Data items
---------------

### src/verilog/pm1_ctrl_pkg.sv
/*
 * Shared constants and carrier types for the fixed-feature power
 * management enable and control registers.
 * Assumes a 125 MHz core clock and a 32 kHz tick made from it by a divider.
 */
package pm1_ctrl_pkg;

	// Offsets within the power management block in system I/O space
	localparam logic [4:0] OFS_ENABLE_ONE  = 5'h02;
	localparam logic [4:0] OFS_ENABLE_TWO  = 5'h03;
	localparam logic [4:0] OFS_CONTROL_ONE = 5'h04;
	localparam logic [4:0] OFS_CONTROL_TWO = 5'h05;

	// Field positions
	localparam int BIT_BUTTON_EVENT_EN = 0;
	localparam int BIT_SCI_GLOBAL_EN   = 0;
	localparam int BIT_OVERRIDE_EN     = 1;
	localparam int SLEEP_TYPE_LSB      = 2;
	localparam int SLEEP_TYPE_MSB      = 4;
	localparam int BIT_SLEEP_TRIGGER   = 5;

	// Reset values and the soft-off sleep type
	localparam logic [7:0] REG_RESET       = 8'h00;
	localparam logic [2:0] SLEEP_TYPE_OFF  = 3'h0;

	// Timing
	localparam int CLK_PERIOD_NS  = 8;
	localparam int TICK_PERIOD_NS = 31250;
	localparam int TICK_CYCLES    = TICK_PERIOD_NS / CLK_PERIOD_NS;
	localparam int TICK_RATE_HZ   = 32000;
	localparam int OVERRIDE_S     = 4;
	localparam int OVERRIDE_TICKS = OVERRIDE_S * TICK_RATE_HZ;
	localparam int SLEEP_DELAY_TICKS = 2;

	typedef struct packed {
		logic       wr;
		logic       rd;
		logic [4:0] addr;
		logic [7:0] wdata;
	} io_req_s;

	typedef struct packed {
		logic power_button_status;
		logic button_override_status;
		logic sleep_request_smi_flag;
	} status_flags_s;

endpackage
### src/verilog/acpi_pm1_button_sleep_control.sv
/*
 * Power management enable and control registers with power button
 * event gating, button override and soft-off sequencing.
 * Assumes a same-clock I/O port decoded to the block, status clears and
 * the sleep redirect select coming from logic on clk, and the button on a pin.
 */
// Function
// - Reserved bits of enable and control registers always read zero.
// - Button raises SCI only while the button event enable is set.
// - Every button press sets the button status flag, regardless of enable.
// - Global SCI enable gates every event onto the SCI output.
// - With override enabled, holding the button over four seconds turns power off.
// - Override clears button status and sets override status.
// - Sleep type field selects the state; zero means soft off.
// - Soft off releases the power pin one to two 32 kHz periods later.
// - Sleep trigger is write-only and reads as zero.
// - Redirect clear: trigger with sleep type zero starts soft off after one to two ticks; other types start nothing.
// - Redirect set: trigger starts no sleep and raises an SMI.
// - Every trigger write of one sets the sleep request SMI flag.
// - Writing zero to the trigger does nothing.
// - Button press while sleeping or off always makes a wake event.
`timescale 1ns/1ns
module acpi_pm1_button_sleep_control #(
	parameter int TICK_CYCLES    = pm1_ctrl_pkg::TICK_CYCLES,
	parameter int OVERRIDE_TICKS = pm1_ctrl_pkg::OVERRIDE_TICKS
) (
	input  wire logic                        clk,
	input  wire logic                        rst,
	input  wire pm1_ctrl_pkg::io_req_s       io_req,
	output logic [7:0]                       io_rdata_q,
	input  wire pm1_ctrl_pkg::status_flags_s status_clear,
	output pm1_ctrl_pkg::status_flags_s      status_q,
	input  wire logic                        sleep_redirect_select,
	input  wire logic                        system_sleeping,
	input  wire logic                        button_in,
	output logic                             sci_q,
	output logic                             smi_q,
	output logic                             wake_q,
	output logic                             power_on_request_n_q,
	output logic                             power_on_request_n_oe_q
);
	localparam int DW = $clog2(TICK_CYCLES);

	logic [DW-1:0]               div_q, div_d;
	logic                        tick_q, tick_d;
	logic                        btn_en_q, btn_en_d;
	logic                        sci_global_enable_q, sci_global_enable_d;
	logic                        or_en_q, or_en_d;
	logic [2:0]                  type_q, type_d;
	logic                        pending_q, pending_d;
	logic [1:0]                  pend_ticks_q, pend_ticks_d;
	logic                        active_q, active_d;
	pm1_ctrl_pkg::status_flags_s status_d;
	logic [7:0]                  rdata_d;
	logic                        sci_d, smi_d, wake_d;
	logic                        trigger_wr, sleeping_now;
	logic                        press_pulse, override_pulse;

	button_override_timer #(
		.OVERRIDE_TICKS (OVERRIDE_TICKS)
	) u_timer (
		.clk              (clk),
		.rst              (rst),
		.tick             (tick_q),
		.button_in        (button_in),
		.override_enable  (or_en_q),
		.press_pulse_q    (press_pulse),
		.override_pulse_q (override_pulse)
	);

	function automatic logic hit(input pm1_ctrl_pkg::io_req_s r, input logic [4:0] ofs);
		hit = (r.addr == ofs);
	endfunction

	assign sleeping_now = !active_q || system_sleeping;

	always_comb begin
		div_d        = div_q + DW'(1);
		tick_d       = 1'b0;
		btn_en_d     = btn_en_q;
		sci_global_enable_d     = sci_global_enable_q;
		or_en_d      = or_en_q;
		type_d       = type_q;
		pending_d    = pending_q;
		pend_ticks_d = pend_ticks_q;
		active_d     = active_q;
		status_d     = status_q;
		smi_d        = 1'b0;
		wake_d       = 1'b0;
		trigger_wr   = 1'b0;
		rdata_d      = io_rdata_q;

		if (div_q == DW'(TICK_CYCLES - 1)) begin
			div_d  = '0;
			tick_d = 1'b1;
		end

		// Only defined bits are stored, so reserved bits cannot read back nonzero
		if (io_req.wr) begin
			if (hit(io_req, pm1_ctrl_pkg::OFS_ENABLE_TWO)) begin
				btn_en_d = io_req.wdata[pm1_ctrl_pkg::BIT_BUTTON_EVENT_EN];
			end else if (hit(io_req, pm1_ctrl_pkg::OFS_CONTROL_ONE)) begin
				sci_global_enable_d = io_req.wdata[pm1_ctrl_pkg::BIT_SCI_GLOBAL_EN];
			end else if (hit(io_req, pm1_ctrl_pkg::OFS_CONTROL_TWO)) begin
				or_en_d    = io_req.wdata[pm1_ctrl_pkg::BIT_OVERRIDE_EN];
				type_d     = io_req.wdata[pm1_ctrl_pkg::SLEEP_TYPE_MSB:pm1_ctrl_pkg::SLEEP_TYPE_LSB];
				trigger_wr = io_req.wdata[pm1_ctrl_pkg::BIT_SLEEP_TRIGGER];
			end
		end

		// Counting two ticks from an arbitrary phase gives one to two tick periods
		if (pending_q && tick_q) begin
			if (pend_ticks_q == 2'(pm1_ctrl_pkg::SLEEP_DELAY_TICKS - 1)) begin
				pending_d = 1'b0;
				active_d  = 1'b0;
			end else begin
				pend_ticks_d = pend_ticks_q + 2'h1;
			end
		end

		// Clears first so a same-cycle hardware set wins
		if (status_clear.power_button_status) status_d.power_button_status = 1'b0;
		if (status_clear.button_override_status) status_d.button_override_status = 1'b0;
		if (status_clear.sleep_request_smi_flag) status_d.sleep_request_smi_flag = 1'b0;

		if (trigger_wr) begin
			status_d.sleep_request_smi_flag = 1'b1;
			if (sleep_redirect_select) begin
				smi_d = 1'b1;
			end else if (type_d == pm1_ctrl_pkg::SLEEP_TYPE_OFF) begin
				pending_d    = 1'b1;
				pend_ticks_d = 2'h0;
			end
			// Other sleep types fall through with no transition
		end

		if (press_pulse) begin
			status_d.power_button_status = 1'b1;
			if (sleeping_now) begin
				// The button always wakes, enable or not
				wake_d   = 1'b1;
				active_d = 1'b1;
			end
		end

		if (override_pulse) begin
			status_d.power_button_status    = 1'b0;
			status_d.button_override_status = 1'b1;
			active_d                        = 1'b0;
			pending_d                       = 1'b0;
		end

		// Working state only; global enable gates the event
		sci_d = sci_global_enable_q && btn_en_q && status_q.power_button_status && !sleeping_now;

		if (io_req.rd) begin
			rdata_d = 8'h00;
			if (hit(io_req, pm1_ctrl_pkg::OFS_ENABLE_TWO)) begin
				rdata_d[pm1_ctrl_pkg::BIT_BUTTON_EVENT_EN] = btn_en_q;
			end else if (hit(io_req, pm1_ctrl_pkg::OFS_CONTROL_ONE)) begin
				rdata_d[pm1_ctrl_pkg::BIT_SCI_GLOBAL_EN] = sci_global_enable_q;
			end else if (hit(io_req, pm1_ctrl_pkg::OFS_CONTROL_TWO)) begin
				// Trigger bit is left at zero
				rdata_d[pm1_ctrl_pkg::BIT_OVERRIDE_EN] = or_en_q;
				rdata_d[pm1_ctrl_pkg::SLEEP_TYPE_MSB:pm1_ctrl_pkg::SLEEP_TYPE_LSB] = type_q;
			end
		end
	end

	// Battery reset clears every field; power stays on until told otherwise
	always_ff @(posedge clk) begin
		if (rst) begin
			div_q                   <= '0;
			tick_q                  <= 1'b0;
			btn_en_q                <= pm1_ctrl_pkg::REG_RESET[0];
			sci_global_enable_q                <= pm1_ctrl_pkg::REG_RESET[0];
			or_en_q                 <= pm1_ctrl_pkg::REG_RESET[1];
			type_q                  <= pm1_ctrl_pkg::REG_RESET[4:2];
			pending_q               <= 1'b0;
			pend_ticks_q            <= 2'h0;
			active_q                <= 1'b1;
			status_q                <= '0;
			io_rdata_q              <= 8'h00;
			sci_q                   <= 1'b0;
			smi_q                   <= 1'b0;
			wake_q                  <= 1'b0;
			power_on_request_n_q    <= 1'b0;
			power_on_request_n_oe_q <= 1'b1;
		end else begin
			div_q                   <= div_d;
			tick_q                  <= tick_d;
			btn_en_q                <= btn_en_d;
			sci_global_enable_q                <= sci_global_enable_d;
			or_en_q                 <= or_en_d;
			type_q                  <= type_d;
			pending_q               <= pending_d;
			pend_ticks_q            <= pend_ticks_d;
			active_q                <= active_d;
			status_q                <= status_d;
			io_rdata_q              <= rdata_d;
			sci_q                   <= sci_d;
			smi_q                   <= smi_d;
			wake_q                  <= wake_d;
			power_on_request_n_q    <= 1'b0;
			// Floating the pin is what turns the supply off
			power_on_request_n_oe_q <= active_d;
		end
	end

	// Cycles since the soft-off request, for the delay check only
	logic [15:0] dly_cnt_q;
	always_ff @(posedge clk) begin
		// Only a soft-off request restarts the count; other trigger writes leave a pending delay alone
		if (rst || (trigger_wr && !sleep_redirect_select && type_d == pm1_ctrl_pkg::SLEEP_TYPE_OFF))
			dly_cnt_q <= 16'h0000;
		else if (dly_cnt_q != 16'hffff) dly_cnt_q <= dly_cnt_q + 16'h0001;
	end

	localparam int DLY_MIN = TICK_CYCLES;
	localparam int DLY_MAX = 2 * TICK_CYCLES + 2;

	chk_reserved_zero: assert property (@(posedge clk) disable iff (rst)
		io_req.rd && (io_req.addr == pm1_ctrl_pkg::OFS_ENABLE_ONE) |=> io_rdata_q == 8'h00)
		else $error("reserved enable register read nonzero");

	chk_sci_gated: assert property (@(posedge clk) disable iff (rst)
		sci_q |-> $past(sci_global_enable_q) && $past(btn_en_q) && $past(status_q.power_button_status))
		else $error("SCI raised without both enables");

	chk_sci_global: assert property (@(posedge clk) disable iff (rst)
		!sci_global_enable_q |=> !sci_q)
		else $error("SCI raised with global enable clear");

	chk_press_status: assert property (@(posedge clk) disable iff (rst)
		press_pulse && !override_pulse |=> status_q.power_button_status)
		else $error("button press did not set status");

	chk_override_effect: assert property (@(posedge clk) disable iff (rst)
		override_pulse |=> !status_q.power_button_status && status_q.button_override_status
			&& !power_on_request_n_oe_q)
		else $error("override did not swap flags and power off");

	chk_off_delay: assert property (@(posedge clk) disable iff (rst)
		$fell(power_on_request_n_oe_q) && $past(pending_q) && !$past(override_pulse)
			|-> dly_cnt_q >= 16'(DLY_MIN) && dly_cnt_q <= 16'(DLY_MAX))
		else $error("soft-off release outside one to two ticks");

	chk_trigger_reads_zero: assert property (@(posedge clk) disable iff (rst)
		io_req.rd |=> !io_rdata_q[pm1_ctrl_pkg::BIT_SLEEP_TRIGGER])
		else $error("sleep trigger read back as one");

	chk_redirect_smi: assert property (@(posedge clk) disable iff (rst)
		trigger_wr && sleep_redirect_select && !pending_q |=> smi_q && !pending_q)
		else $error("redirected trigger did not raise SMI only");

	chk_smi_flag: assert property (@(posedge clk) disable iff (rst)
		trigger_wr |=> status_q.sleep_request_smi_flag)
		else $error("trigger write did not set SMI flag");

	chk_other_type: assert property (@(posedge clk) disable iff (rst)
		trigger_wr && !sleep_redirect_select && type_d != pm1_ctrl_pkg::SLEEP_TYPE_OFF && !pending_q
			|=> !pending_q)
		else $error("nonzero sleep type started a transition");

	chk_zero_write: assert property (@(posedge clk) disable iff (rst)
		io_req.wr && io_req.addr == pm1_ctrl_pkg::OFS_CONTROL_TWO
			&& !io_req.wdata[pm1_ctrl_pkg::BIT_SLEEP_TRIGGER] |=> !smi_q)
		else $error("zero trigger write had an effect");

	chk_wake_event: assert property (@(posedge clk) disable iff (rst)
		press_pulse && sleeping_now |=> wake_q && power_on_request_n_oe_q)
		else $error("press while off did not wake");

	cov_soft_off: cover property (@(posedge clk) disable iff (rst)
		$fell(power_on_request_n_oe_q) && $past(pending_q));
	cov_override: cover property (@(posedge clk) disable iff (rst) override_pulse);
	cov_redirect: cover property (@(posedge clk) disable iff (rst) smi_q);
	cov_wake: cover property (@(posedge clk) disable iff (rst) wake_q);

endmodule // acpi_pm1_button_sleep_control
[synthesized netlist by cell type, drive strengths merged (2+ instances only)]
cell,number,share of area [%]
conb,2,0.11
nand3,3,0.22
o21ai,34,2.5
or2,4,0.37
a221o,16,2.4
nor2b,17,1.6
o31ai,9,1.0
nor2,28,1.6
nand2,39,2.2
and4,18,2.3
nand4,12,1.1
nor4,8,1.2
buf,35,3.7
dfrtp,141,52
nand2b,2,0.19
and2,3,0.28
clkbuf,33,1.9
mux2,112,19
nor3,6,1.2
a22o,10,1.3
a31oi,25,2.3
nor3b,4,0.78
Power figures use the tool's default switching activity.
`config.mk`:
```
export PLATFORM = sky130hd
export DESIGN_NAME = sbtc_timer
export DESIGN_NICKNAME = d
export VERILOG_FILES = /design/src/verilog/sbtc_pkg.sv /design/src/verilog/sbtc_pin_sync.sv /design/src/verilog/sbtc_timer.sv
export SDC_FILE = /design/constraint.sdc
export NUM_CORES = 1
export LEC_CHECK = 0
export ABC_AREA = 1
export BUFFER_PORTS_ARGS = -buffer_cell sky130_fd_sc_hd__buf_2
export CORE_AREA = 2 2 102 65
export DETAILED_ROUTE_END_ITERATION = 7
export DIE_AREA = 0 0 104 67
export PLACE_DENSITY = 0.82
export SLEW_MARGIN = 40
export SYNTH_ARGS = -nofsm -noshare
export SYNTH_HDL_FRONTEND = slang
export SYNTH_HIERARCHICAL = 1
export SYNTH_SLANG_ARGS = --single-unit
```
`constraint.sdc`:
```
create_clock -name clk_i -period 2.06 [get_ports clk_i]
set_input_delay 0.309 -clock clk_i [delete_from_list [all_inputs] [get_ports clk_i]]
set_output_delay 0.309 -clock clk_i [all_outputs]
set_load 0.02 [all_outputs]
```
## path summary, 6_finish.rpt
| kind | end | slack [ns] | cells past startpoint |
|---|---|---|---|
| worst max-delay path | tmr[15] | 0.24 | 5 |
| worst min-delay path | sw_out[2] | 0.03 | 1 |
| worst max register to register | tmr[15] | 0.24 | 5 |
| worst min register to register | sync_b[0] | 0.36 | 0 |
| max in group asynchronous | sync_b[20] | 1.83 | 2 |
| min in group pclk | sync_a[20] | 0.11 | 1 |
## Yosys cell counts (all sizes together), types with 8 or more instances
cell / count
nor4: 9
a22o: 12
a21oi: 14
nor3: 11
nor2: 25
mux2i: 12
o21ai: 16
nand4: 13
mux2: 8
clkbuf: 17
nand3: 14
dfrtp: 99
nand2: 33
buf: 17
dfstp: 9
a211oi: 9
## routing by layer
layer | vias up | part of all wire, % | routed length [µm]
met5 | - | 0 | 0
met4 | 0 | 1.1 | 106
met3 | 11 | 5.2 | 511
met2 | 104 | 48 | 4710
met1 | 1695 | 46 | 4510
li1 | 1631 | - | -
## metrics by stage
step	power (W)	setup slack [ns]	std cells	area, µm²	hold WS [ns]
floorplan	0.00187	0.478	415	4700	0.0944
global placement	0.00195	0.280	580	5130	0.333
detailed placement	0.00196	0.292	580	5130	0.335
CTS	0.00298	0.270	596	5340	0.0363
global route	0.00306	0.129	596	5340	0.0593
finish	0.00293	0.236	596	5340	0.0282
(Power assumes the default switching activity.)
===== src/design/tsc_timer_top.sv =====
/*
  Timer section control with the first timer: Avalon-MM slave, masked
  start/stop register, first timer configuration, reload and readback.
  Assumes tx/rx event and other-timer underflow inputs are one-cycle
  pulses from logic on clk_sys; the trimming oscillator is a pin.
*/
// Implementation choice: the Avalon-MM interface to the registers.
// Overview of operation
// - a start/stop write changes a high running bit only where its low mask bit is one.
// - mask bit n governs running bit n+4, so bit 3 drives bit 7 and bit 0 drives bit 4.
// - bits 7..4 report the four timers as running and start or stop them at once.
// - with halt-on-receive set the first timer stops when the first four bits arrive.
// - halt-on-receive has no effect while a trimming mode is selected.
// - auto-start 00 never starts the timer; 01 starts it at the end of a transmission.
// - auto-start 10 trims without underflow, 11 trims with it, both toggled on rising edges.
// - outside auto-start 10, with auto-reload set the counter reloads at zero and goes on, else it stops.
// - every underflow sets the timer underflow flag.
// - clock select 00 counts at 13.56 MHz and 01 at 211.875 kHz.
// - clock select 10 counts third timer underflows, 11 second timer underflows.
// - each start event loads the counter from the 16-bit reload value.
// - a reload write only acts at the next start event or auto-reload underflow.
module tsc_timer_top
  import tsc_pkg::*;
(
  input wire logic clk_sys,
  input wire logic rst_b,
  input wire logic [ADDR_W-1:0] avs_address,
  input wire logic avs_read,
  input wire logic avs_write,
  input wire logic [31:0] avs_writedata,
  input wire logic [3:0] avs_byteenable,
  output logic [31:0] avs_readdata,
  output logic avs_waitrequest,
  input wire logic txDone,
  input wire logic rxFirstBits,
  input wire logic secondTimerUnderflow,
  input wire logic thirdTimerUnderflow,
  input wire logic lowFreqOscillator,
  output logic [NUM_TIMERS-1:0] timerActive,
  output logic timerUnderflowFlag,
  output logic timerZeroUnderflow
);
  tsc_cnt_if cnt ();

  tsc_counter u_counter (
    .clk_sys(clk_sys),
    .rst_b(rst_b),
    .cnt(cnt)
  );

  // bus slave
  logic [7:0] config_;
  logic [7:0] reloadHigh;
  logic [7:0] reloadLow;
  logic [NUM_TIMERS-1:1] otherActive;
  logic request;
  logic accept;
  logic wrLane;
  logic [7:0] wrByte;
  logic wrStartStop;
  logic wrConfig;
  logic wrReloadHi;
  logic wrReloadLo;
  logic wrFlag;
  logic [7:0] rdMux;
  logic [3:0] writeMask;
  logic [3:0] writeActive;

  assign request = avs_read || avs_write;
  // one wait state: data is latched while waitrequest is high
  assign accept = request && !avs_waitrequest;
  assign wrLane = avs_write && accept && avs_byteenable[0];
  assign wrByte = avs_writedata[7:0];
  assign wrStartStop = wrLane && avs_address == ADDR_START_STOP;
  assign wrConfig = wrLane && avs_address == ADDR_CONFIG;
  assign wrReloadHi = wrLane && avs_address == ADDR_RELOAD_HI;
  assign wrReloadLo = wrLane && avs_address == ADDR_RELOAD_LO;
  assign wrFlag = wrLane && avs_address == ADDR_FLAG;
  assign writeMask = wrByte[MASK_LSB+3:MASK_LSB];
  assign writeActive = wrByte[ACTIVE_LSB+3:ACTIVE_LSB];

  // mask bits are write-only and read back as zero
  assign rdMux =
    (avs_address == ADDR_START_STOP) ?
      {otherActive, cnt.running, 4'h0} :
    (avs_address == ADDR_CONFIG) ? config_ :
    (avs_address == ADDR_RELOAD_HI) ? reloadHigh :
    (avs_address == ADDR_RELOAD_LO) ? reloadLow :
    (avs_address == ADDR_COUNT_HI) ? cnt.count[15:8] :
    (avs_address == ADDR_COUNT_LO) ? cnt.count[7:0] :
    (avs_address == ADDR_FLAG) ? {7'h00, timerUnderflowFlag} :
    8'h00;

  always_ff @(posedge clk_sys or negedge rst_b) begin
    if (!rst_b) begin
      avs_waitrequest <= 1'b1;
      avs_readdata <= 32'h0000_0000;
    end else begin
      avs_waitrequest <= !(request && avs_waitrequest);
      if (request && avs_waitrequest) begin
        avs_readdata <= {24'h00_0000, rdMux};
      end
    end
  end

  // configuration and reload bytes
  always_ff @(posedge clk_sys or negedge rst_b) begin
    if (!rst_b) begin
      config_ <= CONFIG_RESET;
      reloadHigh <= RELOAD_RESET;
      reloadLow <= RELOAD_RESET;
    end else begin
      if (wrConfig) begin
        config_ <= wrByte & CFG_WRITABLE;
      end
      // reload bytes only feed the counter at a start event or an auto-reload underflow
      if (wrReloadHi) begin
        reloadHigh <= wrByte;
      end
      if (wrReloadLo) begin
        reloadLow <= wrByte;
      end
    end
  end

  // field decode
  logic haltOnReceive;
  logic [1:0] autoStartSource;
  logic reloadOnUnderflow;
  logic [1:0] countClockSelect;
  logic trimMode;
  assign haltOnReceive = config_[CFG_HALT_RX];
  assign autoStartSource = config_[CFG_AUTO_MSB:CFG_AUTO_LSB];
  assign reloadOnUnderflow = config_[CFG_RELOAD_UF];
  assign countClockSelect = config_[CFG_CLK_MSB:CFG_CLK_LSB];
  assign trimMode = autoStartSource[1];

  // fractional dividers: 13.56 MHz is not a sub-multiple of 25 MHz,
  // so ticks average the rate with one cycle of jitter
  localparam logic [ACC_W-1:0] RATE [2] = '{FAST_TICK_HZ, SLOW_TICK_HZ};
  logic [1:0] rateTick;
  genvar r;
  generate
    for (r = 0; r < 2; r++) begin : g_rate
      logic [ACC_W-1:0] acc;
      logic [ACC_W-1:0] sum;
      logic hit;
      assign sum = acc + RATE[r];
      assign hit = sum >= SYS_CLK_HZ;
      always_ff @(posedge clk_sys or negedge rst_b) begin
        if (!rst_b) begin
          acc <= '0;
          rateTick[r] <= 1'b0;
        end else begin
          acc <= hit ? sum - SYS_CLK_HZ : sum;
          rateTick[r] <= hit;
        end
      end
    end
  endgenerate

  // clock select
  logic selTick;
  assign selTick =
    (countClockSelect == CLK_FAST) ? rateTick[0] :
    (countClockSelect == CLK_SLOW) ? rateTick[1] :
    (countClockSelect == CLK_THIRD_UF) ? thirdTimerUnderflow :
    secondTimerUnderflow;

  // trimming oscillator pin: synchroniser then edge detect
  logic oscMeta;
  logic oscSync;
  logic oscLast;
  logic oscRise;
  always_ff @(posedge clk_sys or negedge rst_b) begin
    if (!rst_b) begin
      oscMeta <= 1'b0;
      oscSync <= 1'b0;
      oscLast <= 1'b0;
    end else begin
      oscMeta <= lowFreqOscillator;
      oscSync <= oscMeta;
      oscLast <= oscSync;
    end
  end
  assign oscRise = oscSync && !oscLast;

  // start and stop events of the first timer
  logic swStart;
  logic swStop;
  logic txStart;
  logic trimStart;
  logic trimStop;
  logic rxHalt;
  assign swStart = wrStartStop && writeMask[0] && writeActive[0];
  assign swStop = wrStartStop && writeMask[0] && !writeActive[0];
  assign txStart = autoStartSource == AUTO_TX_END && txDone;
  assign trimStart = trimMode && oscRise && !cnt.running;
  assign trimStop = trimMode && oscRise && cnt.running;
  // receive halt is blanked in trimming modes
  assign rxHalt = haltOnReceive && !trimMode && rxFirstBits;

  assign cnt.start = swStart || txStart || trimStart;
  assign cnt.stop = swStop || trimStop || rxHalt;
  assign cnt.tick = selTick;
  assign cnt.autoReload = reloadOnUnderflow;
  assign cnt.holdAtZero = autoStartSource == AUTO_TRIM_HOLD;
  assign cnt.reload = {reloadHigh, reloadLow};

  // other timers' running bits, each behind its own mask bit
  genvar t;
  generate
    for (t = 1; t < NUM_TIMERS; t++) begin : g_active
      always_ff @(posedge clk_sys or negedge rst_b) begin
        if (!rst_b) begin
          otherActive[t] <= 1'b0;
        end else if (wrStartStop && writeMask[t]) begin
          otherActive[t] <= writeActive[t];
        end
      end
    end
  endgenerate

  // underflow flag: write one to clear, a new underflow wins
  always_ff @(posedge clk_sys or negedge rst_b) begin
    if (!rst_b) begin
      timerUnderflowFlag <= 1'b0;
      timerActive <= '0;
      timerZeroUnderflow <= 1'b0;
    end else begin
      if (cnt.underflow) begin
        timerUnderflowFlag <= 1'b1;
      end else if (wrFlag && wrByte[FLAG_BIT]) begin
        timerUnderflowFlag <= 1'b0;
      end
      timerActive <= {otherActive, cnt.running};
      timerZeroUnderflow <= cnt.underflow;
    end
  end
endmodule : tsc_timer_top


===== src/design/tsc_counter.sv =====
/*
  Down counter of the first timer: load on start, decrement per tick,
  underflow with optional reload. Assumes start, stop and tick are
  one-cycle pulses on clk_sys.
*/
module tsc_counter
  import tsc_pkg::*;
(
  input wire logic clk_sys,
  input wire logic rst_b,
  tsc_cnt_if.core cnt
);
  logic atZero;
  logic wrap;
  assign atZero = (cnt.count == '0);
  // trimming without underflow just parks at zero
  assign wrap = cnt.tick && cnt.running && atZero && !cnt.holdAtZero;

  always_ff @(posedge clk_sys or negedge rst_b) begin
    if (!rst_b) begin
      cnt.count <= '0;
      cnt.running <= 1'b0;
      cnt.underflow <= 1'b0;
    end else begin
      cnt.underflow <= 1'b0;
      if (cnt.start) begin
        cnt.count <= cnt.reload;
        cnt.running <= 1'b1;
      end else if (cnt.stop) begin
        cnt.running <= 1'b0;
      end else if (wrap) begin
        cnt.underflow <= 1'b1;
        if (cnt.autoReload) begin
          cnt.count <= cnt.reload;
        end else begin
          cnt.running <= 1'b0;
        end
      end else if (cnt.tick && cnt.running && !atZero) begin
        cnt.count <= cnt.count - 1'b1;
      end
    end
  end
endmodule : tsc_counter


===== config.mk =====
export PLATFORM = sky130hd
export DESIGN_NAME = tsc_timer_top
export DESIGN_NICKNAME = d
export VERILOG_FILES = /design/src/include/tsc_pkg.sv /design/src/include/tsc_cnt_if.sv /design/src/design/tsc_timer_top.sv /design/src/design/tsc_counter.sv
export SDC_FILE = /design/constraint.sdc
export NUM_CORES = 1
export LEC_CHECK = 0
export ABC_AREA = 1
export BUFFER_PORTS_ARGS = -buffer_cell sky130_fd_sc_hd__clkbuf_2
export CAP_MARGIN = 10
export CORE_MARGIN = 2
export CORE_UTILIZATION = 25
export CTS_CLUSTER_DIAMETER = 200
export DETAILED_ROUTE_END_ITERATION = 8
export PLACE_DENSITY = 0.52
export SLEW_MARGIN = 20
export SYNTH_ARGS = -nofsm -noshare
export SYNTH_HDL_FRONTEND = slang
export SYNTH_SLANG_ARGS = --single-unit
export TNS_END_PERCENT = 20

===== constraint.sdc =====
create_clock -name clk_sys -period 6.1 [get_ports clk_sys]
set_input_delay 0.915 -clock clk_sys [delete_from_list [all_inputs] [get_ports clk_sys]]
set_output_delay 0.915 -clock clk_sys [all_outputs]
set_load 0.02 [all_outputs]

---------------

Set down the lines of the records exactly, from the first one through the line containing "status clears and", and add nothing else.

### src/verilog/pm1_ctrl_pkg.sv
/*
 * Shared constants and carrier types for the fixed-feature power
 * management enable and control registers.
 * Assumes a 125 MHz core clock and a 32 kHz tick made from it by a divider.
 */
package pm1_ctrl_pkg;

	// Offsets within the power management block in system I/O space
	localparam logic [4:0] OFS_ENABLE_ONE  = 5'h02;
	localparam logic [4:0] OFS_ENABLE_TWO  = 5'h03;
	localparam logic [4:0] OFS_CONTROL_ONE = 5'h04;
	localparam logic [4:0] OFS_CONTROL_TWO = 5'h05;

	// Field positions
	localparam int BIT_BUTTON_EVENT_EN = 0;
	localparam int BIT_SCI_GLOBAL_EN   = 0;
	localparam int BIT_OVERRIDE_EN     = 1;
	localparam int SLEEP_TYPE_LSB      = 2;
	localparam int SLEEP_TYPE_MSB      = 4;
	localparam int BIT_SLEEP_TRIGGER   = 5;

	// Reset values and the soft-off sleep type
	localparam logic [7:0] REG_RESET       = 8'h00;
	localparam logic [2:0] SLEEP_TYPE_OFF  = 3'h0;

	// Timing
	localparam int CLK_PERIOD_NS  = 8;
	localparam int TICK_PERIOD_NS = 31250;
	localparam int TICK_CYCLES    = TICK_PERIOD_NS / CLK_PERIOD_NS;
	localparam int TICK_RATE_HZ   = 32000;
	localparam int OVERRIDE_S     = 4;
	localparam int OVERRIDE_TICKS = OVERRIDE_S * TICK_RATE_HZ;
	localparam int SLEEP_DELAY_TICKS = 2;

	typedef struct packed {
		logic       wr;
		logic       rd;
		logic [4:0] addr;
		logic [7:0] wdata;
	} io_req_s;

	typedef struct packed {
		logic power_button_status;
		logic button_override_status;
		logic sleep_request_smi_flag;
	} status_flags_s;

endpackage
### src/verilog/acpi_pm1_button_sleep_control.sv
/*
 * Power management enable and control registers with power button
 * event gating, button override and soft-off sequencing.
 * Assumes a same-clock I/O port decoded to the block, status clears and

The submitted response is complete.